Data provided: Begin

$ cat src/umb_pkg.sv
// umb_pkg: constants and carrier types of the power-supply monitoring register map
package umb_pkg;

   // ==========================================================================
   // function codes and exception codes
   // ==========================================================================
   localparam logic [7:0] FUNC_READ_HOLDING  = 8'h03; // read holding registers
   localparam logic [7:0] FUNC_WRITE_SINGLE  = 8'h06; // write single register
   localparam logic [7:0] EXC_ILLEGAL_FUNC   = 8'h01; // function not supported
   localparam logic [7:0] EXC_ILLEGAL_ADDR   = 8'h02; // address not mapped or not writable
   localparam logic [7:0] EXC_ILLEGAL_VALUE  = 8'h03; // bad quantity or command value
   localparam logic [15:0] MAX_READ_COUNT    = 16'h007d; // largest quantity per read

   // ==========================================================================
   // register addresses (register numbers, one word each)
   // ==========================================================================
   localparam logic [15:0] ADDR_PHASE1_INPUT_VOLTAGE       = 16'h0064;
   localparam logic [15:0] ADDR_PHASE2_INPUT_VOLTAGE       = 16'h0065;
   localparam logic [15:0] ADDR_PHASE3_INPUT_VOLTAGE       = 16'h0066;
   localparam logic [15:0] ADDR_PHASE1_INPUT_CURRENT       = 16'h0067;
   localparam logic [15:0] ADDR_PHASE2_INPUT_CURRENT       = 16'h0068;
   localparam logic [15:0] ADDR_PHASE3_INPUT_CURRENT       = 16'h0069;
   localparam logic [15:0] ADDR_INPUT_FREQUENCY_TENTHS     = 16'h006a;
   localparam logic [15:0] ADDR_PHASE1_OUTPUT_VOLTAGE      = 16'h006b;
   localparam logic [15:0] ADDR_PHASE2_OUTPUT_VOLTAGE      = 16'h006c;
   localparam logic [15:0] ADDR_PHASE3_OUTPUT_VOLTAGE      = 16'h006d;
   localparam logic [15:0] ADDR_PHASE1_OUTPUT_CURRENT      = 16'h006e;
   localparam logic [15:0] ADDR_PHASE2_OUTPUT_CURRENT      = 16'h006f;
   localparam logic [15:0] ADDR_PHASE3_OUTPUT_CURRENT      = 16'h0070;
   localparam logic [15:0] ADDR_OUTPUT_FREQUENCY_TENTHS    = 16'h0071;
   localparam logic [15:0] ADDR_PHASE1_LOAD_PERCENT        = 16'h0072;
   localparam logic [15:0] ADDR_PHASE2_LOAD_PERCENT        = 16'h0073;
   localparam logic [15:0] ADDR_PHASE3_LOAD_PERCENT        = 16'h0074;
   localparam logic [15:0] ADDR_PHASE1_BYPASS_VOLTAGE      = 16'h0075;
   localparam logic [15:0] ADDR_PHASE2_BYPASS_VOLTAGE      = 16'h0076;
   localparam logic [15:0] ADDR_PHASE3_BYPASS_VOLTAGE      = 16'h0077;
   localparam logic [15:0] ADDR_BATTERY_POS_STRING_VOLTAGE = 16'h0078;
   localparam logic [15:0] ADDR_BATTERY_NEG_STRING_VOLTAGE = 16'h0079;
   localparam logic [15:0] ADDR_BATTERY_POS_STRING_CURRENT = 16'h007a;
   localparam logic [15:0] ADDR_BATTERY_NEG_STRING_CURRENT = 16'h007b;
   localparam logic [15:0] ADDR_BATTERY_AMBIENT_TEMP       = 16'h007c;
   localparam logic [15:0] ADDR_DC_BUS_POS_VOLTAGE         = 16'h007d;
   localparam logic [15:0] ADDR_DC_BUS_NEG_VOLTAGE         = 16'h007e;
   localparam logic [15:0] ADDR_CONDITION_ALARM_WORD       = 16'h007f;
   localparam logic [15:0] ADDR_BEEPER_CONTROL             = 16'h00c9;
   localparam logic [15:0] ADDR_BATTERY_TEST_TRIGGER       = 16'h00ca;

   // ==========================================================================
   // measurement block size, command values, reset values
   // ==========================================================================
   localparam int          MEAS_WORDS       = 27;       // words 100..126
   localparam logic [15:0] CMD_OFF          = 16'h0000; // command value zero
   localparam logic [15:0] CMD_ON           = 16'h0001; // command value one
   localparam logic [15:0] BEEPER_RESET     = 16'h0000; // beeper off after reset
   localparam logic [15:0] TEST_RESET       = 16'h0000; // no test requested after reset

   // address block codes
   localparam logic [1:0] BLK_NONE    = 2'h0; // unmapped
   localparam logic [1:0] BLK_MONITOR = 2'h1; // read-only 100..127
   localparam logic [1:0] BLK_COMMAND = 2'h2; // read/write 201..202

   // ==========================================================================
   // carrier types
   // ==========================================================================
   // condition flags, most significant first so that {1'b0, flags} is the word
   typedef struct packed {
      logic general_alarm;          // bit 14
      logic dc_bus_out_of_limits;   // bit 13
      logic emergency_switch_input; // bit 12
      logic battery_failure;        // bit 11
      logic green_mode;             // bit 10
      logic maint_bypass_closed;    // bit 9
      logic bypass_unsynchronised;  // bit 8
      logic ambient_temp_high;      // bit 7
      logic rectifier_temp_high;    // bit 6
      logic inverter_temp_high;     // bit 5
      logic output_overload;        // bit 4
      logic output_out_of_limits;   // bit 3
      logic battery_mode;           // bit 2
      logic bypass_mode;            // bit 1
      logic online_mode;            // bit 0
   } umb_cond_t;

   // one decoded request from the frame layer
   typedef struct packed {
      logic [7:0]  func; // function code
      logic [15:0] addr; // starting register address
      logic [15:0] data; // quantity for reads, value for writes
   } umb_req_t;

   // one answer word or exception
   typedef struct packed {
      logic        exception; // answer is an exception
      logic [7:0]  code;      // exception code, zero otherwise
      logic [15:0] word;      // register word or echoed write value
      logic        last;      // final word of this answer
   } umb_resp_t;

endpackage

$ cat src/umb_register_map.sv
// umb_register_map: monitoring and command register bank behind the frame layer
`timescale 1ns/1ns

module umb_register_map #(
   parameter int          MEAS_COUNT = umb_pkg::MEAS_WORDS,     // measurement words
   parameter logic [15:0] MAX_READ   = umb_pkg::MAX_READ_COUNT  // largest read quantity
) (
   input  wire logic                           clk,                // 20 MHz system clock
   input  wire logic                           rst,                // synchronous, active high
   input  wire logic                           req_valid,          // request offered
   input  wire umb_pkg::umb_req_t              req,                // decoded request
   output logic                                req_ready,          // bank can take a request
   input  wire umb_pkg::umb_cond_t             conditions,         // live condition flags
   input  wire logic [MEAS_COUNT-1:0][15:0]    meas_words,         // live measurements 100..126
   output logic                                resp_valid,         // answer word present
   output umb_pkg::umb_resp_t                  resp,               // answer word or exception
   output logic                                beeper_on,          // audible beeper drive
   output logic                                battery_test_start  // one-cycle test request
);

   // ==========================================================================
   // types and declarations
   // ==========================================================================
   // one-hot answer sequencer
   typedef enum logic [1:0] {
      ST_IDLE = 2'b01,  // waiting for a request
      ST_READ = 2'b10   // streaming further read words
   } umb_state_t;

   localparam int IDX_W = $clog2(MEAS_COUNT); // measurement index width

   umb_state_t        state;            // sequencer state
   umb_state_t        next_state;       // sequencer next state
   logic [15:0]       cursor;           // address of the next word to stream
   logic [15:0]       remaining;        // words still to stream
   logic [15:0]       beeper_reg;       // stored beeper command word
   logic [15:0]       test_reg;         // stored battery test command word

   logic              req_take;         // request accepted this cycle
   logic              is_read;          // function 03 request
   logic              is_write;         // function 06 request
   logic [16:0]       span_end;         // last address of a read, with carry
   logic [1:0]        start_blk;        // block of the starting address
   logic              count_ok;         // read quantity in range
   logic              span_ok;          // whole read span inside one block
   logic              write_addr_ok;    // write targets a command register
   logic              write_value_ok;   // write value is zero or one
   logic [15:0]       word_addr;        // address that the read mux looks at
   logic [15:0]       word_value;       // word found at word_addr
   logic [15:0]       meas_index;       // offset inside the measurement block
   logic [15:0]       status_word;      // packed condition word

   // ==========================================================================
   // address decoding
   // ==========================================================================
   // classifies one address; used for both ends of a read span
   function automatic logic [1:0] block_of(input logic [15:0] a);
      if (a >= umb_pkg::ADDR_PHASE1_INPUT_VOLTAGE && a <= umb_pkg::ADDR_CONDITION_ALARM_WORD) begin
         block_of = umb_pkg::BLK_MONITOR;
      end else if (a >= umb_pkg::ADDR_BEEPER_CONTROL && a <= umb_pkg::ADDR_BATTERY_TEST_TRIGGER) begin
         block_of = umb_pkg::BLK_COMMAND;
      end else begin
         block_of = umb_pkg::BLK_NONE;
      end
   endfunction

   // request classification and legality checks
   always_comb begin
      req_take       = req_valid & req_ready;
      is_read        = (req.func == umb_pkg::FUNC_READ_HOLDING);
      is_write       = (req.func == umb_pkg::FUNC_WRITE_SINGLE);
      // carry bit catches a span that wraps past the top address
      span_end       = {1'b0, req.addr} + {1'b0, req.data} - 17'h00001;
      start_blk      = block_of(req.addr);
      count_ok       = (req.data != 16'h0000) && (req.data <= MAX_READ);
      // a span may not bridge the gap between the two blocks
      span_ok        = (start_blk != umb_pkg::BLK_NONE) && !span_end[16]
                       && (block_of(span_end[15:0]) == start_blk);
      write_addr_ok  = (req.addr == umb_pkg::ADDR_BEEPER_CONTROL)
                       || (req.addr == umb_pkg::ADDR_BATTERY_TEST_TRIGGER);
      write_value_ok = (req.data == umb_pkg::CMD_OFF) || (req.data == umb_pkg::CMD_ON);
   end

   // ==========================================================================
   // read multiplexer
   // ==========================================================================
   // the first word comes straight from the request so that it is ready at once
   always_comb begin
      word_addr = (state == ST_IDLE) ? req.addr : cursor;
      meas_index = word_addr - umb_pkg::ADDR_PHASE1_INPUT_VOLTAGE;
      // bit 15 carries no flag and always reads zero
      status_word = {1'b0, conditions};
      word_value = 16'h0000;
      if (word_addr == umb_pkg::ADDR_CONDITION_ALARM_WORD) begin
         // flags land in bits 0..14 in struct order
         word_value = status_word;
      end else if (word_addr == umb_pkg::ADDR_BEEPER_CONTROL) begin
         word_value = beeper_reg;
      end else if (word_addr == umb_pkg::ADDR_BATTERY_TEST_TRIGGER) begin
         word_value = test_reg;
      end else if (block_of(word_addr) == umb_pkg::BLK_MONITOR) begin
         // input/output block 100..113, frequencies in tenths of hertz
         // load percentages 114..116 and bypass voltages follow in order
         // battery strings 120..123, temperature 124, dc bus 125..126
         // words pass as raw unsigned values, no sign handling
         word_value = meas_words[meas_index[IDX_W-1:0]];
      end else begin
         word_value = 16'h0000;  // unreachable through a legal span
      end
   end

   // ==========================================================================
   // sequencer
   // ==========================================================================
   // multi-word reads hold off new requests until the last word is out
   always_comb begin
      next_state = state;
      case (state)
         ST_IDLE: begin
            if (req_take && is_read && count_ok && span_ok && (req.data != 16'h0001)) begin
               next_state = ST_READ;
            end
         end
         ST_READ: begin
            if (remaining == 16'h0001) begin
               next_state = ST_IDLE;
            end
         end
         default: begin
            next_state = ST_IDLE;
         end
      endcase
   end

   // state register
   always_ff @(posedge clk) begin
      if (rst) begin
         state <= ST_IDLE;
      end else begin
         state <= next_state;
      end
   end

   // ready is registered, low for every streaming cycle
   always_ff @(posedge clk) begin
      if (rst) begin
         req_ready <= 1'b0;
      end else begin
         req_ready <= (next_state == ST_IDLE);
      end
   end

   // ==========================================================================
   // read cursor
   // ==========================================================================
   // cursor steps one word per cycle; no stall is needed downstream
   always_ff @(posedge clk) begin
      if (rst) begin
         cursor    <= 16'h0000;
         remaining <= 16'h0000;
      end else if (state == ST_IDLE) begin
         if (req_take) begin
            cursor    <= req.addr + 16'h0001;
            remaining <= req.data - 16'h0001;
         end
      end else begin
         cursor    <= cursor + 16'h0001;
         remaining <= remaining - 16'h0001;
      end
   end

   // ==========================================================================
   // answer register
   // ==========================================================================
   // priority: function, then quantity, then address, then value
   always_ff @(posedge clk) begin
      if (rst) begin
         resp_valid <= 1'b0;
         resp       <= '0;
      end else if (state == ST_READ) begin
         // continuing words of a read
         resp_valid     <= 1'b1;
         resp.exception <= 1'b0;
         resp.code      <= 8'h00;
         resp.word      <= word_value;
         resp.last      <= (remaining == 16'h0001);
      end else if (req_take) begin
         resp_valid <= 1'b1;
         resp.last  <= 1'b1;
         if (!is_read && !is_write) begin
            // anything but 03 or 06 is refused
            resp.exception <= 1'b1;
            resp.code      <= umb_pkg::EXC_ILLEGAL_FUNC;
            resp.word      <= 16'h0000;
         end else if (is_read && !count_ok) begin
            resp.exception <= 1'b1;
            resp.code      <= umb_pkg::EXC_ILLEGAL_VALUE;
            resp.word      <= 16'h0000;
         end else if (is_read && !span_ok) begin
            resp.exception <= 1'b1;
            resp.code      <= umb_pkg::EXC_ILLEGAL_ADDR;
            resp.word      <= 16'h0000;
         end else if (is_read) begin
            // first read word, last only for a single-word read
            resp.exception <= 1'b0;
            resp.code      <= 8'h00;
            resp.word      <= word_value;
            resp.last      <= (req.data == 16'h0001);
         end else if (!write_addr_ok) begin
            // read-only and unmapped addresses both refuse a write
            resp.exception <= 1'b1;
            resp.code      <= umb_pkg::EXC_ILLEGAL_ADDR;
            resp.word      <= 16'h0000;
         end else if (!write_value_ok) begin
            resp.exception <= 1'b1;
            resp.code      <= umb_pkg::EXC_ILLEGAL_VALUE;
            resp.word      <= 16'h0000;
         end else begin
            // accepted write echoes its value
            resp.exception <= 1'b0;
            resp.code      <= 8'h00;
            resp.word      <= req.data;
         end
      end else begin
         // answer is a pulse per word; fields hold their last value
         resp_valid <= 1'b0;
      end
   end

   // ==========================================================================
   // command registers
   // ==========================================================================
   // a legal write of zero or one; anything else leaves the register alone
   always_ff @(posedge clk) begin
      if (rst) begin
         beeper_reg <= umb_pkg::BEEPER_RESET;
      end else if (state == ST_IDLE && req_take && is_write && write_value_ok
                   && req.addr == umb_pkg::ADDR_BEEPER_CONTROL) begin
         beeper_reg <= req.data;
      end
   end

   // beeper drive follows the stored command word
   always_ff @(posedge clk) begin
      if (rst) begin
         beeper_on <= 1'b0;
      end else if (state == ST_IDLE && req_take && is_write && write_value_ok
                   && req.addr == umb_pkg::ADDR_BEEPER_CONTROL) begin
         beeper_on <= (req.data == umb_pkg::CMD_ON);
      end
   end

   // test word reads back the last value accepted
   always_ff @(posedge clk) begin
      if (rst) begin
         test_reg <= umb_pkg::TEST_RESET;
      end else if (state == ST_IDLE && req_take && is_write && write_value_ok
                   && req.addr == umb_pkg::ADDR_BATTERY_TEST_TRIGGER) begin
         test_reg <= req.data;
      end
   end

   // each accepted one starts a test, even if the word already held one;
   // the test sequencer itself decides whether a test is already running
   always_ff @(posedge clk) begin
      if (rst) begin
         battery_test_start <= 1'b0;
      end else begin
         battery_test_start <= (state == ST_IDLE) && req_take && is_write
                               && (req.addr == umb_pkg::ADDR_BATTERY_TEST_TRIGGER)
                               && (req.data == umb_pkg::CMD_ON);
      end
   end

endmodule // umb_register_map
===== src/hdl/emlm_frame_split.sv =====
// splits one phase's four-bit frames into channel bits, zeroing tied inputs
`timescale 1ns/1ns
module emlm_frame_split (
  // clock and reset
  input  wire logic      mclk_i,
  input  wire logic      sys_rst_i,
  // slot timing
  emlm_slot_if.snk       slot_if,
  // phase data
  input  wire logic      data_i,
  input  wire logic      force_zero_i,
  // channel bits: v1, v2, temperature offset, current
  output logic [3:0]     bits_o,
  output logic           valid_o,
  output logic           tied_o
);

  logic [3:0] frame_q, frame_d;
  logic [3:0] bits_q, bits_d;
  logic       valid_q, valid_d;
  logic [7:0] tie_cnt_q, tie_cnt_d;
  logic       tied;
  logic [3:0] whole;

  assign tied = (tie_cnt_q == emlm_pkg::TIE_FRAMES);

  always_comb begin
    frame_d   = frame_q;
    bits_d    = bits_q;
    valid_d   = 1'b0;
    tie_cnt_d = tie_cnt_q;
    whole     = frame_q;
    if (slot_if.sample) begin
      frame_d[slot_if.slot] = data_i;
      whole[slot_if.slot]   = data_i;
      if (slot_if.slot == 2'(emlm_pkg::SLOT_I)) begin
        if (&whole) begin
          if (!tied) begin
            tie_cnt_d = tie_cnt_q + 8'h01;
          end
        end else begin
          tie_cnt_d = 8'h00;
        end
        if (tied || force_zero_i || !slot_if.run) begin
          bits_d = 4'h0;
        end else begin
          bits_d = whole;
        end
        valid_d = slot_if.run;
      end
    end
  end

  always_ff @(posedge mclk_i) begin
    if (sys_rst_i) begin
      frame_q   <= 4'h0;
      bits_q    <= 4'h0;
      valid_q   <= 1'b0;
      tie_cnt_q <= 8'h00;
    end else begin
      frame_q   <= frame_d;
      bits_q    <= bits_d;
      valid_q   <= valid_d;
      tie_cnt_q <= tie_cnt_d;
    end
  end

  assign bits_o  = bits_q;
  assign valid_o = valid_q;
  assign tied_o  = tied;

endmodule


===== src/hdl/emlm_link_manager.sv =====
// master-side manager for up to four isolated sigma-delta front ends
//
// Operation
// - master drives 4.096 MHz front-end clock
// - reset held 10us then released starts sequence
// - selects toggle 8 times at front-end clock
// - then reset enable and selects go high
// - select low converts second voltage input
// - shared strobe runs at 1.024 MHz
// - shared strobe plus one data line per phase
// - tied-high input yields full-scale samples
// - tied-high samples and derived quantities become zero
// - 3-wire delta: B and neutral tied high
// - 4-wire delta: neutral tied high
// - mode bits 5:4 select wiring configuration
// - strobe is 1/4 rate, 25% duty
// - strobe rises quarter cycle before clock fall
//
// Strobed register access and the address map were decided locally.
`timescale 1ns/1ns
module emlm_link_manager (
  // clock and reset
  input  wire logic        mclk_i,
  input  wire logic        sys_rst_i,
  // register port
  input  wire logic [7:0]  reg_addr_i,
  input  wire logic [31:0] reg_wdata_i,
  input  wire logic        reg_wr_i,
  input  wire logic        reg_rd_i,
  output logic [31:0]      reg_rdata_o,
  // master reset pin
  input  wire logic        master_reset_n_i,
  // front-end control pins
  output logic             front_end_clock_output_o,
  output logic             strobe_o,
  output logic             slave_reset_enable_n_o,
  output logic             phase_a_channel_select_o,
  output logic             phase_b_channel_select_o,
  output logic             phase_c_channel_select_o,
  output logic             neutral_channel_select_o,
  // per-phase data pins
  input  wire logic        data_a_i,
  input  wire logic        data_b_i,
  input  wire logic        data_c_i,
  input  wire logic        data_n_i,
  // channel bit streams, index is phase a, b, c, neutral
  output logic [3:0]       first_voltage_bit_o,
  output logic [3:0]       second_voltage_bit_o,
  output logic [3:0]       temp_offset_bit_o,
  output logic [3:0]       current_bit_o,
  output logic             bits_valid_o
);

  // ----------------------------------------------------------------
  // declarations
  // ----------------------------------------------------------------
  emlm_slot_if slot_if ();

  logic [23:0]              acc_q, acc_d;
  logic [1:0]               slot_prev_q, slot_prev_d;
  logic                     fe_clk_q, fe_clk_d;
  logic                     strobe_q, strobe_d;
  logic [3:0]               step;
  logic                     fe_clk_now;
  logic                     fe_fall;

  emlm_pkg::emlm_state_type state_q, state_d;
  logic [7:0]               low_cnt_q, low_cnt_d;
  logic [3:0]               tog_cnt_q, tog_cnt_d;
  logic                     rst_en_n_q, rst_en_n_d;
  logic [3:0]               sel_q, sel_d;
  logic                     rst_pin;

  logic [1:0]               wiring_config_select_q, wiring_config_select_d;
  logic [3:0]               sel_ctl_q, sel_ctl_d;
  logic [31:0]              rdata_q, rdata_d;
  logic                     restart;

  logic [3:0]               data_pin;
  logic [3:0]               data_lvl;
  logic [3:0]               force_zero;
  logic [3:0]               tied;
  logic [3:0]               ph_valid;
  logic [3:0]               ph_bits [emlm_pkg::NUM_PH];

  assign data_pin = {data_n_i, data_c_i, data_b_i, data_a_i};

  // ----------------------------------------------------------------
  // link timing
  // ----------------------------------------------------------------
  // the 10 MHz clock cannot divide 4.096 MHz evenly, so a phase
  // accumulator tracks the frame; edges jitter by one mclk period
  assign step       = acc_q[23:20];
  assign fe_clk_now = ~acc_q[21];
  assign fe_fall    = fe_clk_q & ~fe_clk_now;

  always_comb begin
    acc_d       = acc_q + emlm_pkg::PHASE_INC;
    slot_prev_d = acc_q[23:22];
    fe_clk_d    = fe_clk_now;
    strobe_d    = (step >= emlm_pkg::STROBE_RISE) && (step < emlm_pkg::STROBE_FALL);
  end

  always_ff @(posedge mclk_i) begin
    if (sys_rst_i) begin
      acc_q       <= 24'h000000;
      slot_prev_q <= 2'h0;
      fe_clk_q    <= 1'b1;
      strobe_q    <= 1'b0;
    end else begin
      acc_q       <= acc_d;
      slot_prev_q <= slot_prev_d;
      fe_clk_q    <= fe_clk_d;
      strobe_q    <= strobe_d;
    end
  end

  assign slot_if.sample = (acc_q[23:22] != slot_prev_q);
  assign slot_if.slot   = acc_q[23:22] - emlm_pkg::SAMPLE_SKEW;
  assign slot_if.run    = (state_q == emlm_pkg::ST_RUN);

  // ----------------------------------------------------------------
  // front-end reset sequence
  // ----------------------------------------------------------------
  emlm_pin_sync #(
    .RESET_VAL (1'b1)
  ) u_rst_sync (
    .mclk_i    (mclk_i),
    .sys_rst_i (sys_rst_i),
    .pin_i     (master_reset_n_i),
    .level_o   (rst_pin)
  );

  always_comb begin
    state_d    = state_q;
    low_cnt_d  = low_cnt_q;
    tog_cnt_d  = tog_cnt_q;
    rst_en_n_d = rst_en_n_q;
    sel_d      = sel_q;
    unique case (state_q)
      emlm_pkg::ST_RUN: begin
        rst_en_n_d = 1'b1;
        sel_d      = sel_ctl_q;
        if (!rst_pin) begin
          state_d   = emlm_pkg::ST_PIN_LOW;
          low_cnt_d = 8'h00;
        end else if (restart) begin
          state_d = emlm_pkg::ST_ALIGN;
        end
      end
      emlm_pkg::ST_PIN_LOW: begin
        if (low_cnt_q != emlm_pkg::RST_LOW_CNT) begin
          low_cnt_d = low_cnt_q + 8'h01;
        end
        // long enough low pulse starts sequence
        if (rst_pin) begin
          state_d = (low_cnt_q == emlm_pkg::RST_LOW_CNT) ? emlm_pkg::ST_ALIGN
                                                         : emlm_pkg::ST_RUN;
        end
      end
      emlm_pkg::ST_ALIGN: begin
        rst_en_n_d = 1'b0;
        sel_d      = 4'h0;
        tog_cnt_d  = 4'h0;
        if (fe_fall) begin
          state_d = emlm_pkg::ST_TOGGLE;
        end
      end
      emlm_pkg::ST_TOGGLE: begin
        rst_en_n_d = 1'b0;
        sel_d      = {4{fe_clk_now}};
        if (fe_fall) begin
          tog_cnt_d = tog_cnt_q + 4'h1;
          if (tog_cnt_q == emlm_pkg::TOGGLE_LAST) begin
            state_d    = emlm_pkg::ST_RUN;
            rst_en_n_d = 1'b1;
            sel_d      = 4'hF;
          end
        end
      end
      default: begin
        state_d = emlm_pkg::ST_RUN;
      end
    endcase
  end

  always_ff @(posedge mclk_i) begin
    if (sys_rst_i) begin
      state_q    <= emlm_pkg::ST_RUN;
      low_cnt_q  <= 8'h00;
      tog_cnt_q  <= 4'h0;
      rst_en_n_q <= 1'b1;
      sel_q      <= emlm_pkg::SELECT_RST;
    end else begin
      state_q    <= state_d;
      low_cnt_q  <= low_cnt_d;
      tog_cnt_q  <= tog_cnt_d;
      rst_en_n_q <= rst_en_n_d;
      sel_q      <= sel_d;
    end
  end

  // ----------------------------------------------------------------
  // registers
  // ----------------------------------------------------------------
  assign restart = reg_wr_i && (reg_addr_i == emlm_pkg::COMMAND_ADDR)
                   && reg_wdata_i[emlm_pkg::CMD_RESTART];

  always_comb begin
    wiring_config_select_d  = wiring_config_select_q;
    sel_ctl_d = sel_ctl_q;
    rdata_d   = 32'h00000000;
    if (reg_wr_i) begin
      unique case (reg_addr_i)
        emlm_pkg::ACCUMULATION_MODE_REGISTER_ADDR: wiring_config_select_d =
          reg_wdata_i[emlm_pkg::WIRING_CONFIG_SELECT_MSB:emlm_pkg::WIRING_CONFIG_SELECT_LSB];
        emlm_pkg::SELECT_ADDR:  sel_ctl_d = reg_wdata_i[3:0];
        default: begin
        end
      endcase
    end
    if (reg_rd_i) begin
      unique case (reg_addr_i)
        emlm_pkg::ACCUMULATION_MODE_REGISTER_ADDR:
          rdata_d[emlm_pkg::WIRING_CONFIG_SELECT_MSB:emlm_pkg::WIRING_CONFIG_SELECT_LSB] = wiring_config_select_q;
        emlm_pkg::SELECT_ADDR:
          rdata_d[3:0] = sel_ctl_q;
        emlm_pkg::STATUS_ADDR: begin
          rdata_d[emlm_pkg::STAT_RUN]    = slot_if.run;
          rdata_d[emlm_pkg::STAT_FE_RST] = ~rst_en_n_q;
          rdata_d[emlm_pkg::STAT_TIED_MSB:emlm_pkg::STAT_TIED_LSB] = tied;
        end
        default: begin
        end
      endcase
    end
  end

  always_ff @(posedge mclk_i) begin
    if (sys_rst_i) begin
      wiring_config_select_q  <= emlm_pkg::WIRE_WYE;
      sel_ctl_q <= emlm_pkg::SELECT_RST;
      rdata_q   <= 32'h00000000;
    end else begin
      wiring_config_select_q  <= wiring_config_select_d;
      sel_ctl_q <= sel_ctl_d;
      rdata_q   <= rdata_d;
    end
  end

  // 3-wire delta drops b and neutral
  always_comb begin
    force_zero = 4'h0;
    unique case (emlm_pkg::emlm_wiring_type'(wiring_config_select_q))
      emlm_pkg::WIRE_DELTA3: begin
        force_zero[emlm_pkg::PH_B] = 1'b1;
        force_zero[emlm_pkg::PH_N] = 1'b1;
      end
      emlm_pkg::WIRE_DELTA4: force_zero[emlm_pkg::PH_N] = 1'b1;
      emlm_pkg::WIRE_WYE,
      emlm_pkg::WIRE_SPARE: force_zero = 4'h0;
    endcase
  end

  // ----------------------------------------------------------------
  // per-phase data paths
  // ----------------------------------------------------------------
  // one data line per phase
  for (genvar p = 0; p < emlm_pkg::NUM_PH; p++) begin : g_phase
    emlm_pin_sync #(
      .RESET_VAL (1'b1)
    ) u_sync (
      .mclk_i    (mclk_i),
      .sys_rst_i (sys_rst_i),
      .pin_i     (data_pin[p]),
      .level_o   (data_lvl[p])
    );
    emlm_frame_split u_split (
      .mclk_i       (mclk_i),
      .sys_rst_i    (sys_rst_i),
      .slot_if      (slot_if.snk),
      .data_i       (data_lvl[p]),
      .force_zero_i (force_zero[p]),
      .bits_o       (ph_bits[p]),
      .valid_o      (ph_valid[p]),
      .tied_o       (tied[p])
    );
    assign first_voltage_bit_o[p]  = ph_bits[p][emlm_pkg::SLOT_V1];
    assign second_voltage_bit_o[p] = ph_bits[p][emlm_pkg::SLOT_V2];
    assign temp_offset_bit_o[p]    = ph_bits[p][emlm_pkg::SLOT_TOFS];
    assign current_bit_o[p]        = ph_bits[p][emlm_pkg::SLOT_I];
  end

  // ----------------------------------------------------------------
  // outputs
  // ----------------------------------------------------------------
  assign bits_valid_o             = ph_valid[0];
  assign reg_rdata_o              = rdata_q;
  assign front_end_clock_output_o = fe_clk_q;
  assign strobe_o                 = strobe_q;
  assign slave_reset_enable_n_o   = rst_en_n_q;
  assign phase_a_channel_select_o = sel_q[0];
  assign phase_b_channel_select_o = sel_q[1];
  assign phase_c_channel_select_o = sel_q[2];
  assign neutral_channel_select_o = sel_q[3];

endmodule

Data provided: End

**Task objective:**
Nothing beyond the line that contains "localparam logic [15:0] ADDR_PHASE2_OUTPUT_VOLTAGE" belongs in the answer; reproduce the entries exactly from their first line through it.

**Task answer:**
$ cat src/umb_pkg.sv
// umb_pkg: constants and carrier types of the power-supply monitoring register map
package umb_pkg;

   // ==========================================================================
   // function codes and exception codes
   // ==========================================================================
   localparam logic [7:0] FUNC_READ_HOLDING  = 8'h03; // read holding registers
   localparam logic [7:0] FUNC_WRITE_SINGLE  = 8'h06; // write single register
   localparam logic [7:0] EXC_ILLEGAL_FUNC   = 8'h01; // function not supported
   localparam logic [7:0] EXC_ILLEGAL_ADDR   = 8'h02; // address not mapped or not writable
   localparam logic [7:0] EXC_ILLEGAL_VALUE  = 8'h03; // bad quantity or command value
   localparam logic [15:0] MAX_READ_COUNT    = 16'h007d; // largest quantity per read

   // ==========================================================================
   // register addresses (register numbers, one word each)
   // ==========================================================================
   localparam logic [15:0] ADDR_PHASE1_INPUT_VOLTAGE       = 16'h0064;
   localparam logic [15:0] ADDR_PHASE2_INPUT_VOLTAGE       = 16'h0065;
   localparam logic [15:0] ADDR_PHASE3_INPUT_VOLTAGE       = 16'h0066;
   localparam logic [15:0] ADDR_PHASE1_INPUT_CURRENT       = 16'h0067;
   localparam logic [15:0] ADDR_PHASE2_INPUT_CURRENT       = 16'h0068;
   localparam logic [15:0] ADDR_PHASE3_INPUT_CURRENT       = 16'h0069;
   localparam logic [15:0] ADDR_INPUT_FREQUENCY_TENTHS     = 16'h006a;
   localparam logic [15:0] ADDR_PHASE1_OUTPUT_VOLTAGE      = 16'h006b;
   localparam logic [15:0] ADDR_PHASE2_OUTPUT_VOLTAGE      = 16'h006c;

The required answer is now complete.